-- RAW DATA --
### config.mk
export PLATFORM = sky130hd
export DESIGN_NAME = rename_unit
export DESIGN_NICKNAME = d
export VERILOG_FILES = /design/src/rtl/rename_pkg.sv /design/src/rtl/rename_free_list.sv /design/src/rtl/rename_map_table.sv /design/src/rtl/rename_unit.sv
export SDC_FILE = /design/constraint.sdc
export NUM_CORES = 1
export LEC_CHECK = 0
export BUFFER_PORTS_ARGS = -buffer_cell sky130_fd_sc_hd__buf_2
export CAP_MARGIN = 20
export CELL_PAD_IN_SITES_DETAIL_PLACEMENT = 2
export CELL_PAD_IN_SITES_GLOBAL_PLACEMENT = 2
export CORE_MARGIN = 3
export CORE_UTILIZATION = 35
export CTS_CLUSTER_SIZE = 12
export DETAILED_ROUTE_END_ITERATION = 8
export PLACE_DENSITY = 0.84
export SLEW_MARGIN = 25
export SYNTH_ARGS = -nofsm -noshare
export SYNTH_HDL_FRONTEND = slang
export SYNTH_HIERARCHICAL = 1
export SYNTH_SLANG_ARGS = --single-unit
### constraint.sdc
create_clock -name clk -period 2.3 [get_ports clk]
set_input_delay 0.23 -clock clk [delete_from_list [all_inputs] [get_ports clk]]
set_output_delay 0.23 -clock clk [all_outputs]
set_load 0.02 [all_outputs]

-- INSTRUCTIONS TO FOLLOW --
Write out a verbatim copy of the data, beginning with its first line and ending with the line that contains "export CELL_PAD_IN_SITES_GLOBAL_PLACEMENT = 2".

-- EXPECTED OUTPUT --
### config.mk
export PLATFORM = sky130hd
export DESIGN_NAME = rename_unit
export DESIGN_NICKNAME = d
export VERILOG_FILES = /design/src/rtl/rename_pkg.sv /design/src/rtl/rename_free_list.sv /design/src/rtl/rename_map_table.sv /design/src/rtl/rename_unit.sv
export SDC_FILE = /design/constraint.sdc
export NUM_CORES = 1
export LEC_CHECK = 0
export BUFFER_PORTS_ARGS = -buffer_cell sky130_fd_sc_hd__buf_2
export CAP_MARGIN = 20
export CELL_PAD_IN_SITES_DETAIL_PLACEMENT = 2
export CELL_PAD_IN_SITES_GLOBAL_PLACEMENT = 2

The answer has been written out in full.